• TASK
Print, from the listing below, the lines starting at the line containing "resized for setup | 11 | 25" and ending at the line containing "setup endpoints to repair | 8 | 19", exactly as they stand, and print nothing else.
*** Block opens ***
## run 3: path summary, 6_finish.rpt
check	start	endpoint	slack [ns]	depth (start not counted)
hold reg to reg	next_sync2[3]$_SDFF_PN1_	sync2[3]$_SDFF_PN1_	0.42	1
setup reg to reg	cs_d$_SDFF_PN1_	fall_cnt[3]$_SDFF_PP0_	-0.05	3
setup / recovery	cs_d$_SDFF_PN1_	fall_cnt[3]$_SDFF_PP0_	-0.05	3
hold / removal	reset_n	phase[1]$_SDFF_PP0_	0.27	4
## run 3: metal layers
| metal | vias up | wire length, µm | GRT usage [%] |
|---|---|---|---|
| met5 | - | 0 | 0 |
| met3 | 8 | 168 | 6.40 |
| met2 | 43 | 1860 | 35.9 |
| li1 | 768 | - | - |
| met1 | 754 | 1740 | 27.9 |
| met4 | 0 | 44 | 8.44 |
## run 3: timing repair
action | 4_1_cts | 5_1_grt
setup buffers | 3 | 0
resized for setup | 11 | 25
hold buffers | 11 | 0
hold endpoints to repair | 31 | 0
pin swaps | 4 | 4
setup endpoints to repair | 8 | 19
*** Block closes ***
*** Block opens ***
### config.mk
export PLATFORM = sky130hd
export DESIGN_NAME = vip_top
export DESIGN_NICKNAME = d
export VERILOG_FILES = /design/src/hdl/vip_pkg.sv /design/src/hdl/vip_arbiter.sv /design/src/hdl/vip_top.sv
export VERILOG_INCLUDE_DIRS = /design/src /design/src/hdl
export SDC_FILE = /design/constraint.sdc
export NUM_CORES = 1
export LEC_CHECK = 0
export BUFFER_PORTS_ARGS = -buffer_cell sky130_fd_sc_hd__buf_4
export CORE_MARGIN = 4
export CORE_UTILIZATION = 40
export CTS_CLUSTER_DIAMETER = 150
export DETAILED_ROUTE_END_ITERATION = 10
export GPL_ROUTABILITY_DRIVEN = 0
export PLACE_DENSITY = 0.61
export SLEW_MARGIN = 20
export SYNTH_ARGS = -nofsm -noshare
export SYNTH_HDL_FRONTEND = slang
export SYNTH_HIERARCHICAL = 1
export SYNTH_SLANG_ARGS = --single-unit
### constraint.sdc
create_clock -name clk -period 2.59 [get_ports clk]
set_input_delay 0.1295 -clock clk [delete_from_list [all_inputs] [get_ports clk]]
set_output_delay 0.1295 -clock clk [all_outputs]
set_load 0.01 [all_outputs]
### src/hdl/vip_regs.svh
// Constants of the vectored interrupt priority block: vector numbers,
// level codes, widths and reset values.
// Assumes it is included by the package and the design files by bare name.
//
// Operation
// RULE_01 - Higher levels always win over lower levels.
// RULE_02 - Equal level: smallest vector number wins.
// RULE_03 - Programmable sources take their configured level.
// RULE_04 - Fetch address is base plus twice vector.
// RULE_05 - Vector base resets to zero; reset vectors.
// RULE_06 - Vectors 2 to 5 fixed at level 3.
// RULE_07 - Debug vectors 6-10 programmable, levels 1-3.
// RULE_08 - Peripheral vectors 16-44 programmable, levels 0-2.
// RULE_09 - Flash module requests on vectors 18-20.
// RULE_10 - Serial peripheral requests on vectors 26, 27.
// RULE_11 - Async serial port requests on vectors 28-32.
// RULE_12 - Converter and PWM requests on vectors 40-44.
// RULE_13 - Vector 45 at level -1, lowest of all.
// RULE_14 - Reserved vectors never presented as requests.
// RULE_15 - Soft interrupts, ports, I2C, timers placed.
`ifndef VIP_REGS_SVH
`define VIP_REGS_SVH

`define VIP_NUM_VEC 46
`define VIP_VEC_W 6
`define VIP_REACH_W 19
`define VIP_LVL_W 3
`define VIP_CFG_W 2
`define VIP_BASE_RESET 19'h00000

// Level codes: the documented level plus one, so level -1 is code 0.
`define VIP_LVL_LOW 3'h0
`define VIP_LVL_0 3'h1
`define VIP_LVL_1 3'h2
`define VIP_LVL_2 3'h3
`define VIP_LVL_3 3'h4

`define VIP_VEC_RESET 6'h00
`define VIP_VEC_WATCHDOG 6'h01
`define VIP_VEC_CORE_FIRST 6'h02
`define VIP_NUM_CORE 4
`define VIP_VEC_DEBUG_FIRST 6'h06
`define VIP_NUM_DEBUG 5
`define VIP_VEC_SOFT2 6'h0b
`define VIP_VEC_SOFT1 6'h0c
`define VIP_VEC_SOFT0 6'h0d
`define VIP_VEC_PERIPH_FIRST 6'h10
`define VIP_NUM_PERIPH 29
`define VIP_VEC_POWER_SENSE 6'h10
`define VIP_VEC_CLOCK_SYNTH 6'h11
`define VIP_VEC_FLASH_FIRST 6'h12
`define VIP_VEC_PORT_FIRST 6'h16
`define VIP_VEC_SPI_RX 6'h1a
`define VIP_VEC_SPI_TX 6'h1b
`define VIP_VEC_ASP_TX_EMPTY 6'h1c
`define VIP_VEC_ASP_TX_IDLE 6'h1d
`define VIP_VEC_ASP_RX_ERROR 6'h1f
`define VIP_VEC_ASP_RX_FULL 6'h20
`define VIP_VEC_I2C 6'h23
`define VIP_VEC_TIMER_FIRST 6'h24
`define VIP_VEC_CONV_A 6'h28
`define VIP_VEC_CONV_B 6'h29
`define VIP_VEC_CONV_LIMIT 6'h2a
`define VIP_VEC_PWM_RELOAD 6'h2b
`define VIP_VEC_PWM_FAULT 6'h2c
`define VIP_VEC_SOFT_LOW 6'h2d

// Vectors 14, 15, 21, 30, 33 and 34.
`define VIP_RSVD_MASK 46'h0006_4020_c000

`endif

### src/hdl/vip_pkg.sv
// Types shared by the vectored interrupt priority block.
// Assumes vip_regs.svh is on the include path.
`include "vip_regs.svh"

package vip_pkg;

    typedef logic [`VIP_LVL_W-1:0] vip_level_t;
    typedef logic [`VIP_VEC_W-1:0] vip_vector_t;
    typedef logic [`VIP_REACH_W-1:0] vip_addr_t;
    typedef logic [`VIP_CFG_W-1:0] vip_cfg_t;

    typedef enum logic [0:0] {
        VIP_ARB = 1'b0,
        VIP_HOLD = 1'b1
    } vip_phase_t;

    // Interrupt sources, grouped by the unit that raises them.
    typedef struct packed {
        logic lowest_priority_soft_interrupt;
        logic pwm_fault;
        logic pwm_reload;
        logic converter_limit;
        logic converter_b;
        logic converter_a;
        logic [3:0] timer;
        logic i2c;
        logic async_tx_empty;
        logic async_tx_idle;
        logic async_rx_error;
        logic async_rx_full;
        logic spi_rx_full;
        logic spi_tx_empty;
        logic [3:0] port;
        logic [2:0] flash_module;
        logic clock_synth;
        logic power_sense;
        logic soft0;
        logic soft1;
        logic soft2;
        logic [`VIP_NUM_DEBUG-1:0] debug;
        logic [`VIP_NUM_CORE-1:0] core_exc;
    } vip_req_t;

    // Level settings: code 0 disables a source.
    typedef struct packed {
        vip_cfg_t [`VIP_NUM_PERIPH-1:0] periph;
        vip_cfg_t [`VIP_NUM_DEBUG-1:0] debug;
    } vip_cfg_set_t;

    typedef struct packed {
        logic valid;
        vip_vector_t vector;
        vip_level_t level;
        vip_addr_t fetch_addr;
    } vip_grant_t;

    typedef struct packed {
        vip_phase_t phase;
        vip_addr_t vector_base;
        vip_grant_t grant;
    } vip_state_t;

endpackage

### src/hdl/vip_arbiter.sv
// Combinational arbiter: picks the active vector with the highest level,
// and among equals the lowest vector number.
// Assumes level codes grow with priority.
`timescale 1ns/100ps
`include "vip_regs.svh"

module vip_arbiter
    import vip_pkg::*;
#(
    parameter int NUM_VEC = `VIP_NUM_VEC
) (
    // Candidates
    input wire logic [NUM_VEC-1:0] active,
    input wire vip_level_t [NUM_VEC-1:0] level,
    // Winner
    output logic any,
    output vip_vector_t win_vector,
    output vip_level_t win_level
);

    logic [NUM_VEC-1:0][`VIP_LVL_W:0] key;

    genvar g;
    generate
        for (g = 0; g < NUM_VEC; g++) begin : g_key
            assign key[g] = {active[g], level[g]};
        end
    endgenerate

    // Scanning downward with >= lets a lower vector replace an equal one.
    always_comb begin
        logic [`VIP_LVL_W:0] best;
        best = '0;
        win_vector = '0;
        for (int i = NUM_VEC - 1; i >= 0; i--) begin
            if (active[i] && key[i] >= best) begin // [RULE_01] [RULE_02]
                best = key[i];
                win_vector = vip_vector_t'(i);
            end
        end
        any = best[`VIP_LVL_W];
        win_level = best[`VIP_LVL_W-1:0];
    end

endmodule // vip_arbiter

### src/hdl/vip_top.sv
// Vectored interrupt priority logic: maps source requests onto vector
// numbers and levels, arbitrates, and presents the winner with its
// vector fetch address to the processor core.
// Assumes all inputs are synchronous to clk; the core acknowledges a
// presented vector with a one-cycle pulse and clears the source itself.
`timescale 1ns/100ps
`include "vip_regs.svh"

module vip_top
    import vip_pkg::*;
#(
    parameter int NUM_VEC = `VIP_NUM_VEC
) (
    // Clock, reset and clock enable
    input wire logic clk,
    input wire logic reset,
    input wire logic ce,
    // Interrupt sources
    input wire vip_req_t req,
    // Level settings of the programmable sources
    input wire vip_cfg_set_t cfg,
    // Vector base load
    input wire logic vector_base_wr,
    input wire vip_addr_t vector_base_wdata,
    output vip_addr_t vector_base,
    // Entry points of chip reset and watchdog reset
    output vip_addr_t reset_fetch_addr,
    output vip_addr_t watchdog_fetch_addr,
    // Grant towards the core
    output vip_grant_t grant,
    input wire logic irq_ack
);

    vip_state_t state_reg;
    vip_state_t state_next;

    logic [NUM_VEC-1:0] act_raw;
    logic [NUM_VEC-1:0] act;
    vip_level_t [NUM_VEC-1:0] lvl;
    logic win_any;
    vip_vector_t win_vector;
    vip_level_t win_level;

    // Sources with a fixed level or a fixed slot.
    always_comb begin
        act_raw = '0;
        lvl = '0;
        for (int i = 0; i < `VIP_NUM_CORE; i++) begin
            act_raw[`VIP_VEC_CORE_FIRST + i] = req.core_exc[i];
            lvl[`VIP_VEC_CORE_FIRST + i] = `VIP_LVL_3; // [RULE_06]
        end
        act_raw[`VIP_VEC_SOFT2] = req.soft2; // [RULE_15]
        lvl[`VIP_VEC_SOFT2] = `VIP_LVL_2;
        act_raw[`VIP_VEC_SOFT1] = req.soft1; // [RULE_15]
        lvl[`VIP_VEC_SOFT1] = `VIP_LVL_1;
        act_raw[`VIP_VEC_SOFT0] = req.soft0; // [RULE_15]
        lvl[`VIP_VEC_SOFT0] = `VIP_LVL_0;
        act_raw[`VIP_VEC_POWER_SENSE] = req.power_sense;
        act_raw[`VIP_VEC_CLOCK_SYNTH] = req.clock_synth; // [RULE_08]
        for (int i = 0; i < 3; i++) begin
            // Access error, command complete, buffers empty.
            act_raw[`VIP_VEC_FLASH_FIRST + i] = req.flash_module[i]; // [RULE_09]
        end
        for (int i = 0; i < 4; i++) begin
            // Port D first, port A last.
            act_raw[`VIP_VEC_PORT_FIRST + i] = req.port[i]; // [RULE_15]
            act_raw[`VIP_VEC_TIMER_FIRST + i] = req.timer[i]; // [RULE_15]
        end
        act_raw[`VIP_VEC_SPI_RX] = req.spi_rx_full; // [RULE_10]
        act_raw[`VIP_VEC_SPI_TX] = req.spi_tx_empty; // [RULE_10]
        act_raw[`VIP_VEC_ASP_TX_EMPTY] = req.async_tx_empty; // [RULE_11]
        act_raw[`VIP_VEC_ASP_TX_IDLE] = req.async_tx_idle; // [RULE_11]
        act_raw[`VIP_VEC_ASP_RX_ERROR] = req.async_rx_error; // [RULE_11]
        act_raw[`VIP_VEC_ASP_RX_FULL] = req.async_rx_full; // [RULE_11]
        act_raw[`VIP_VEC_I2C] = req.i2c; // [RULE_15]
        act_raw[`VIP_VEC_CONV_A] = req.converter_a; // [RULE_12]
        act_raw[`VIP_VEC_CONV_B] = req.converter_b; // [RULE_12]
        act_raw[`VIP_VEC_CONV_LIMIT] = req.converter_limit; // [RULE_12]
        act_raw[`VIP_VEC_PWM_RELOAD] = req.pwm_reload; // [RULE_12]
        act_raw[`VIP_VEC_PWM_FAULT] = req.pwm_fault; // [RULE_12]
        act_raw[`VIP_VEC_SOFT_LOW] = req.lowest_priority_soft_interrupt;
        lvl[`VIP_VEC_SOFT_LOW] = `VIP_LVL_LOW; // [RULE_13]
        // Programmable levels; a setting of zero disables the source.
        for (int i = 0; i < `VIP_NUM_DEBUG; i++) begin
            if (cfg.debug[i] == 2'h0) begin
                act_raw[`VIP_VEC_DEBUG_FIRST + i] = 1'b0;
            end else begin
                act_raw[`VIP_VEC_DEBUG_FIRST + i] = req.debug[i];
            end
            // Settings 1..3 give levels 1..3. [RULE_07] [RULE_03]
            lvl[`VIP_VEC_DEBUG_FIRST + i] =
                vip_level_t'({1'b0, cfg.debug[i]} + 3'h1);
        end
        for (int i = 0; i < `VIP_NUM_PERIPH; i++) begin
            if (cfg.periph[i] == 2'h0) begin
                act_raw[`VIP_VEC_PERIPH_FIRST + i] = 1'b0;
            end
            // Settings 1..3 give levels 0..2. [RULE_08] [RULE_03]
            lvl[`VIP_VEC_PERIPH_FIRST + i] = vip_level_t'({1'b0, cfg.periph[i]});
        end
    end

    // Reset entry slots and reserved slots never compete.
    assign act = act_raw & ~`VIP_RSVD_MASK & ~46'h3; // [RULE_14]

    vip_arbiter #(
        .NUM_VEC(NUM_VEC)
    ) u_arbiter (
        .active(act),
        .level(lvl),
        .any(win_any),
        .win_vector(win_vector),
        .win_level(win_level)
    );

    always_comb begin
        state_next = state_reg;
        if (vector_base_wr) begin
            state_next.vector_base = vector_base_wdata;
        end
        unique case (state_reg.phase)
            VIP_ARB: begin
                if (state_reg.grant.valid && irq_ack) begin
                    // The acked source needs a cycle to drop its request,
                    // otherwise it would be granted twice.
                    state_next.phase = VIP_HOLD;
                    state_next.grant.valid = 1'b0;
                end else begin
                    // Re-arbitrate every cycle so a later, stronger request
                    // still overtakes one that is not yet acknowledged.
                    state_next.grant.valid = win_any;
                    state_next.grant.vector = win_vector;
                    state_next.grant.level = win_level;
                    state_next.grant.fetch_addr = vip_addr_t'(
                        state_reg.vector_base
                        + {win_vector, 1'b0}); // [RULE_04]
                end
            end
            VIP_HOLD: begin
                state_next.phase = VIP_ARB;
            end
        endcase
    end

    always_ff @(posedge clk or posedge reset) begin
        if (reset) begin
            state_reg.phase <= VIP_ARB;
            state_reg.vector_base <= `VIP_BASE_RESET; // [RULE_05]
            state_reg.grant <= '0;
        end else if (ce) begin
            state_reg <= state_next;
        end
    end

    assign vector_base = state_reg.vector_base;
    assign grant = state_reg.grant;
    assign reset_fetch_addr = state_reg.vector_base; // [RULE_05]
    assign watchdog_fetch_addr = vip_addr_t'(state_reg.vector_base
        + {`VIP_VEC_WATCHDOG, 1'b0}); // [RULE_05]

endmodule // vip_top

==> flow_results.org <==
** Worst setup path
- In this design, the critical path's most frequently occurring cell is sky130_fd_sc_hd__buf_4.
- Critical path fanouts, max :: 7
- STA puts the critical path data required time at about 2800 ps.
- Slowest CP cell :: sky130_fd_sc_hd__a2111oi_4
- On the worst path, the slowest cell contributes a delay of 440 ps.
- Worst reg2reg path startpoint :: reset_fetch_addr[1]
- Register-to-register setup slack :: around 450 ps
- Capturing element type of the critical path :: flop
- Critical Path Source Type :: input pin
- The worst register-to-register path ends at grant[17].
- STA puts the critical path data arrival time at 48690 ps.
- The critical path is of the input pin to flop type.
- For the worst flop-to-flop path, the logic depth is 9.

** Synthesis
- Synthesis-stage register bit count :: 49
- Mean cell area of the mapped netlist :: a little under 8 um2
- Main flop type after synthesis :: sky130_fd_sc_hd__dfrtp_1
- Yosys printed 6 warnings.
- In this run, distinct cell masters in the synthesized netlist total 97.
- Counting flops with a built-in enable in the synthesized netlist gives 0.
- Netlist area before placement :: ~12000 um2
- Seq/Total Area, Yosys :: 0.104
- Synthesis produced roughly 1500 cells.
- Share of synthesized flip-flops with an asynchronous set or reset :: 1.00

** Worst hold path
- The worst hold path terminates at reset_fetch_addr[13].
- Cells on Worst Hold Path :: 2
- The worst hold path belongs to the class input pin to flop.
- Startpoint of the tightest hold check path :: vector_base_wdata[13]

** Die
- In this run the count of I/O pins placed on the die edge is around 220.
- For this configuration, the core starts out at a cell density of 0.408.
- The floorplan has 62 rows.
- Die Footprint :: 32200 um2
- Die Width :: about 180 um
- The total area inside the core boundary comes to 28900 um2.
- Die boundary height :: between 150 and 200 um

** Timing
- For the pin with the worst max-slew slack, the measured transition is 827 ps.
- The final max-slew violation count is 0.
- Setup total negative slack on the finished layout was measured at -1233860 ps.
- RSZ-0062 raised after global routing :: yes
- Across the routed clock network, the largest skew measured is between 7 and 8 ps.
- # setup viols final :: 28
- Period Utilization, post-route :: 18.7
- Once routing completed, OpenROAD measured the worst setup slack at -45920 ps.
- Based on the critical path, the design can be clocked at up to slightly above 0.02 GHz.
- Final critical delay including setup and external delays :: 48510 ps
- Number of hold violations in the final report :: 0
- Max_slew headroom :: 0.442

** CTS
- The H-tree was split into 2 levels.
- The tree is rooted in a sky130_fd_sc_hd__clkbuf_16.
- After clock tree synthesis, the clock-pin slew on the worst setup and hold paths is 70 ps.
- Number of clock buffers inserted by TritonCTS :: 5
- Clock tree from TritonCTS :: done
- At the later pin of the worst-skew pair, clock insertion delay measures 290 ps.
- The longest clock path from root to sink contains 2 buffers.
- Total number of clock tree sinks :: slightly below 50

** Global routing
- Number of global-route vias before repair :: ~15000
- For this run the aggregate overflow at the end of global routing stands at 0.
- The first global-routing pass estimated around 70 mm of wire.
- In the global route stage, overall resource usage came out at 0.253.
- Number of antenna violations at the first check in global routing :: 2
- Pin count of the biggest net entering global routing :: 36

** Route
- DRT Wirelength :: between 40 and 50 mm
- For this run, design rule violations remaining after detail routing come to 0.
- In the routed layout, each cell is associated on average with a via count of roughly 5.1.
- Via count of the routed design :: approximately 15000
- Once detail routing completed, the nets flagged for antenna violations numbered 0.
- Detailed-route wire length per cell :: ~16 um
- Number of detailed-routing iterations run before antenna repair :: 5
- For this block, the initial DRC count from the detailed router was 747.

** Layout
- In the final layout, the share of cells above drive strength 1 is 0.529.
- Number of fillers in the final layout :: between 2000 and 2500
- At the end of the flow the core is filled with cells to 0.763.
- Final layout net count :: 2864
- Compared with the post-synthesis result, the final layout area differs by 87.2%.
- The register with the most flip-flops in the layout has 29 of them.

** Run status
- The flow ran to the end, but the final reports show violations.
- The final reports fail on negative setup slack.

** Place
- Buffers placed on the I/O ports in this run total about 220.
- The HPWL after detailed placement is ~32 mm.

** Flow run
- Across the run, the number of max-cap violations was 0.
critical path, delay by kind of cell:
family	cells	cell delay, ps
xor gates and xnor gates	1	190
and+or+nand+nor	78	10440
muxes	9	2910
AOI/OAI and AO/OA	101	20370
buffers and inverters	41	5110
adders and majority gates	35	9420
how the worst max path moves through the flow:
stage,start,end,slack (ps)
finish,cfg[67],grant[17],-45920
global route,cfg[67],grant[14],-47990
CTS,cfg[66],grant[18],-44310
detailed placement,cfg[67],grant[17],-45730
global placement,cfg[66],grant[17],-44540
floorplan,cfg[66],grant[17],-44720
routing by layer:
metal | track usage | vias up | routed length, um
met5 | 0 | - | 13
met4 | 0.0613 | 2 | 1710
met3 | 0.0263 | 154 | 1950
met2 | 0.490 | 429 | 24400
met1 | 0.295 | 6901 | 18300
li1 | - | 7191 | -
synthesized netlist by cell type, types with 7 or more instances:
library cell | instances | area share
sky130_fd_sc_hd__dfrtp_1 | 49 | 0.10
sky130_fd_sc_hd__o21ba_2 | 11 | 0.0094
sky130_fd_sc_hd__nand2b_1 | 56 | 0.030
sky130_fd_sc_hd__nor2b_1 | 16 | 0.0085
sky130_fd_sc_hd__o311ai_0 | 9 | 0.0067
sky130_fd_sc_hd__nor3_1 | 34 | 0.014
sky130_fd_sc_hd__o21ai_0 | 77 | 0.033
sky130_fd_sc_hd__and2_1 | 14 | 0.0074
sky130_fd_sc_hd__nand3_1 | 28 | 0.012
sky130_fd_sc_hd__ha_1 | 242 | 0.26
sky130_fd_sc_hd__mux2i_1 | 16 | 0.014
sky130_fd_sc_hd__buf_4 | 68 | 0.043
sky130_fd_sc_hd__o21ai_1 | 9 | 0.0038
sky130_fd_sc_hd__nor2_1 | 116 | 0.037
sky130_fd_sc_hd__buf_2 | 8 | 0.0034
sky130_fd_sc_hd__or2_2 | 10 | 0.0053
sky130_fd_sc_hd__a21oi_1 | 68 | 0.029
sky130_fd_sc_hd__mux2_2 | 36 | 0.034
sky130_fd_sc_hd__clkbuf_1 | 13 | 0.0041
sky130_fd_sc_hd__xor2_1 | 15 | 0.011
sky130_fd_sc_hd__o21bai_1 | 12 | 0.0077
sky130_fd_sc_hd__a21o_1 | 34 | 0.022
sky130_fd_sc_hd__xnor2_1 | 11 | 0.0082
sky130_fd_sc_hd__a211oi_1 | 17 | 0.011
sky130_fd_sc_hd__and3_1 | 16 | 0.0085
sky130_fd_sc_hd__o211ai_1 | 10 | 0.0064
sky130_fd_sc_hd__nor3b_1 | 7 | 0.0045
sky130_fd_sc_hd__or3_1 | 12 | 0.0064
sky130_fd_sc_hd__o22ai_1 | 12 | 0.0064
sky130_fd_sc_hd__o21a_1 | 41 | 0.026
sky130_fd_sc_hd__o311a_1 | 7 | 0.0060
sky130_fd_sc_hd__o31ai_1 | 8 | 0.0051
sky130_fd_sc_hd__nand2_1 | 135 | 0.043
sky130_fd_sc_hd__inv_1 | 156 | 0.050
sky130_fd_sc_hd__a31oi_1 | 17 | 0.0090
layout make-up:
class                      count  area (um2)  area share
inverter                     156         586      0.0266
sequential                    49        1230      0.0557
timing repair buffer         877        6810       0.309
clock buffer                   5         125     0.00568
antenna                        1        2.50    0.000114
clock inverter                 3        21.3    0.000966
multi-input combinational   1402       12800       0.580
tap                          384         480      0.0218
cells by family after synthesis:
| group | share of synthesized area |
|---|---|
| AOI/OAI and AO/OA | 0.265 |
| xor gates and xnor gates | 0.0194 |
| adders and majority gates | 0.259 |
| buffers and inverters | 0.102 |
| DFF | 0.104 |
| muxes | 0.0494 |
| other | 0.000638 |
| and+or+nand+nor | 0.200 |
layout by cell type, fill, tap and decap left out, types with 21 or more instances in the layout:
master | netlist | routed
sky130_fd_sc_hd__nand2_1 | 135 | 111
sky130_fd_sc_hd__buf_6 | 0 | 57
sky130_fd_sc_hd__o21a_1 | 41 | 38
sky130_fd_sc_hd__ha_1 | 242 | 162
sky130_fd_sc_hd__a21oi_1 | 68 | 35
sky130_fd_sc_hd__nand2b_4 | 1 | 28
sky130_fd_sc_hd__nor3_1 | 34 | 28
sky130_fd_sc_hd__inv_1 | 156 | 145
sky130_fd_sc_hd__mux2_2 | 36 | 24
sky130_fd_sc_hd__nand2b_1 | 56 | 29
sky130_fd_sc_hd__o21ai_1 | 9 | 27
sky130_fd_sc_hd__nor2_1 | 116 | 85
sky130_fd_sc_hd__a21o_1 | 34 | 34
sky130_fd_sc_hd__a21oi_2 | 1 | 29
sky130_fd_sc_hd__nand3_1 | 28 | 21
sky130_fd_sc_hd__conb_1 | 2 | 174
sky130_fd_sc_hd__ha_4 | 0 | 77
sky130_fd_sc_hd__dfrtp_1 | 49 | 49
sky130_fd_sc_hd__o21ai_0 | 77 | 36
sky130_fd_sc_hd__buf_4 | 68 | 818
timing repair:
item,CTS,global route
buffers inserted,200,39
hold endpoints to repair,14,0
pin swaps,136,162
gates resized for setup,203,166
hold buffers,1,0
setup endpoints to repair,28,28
*** Block closes ***
*** Block opens ***
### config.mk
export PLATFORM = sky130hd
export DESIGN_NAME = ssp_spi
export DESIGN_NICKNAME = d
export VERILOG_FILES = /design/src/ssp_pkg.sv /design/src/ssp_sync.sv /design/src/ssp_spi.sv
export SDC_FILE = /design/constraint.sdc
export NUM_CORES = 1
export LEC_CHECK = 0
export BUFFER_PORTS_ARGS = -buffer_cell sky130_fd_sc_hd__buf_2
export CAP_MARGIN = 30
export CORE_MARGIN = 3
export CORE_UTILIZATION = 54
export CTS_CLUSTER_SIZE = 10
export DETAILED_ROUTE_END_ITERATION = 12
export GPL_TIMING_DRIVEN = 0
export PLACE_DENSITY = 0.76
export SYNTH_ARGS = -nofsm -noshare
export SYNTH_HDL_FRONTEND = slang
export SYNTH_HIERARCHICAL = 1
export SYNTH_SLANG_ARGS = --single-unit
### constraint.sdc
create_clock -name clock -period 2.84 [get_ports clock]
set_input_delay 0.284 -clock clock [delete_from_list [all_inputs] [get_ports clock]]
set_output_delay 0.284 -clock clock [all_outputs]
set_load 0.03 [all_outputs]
*** Block closes ***
• THE COMPLETED TASK
resized for setup | 11 | 25
hold buffers | 11 | 0
hold endpoints to repair | 31 | 0
pin swaps | 4 | 4
setup endpoints to repair | 8 | 19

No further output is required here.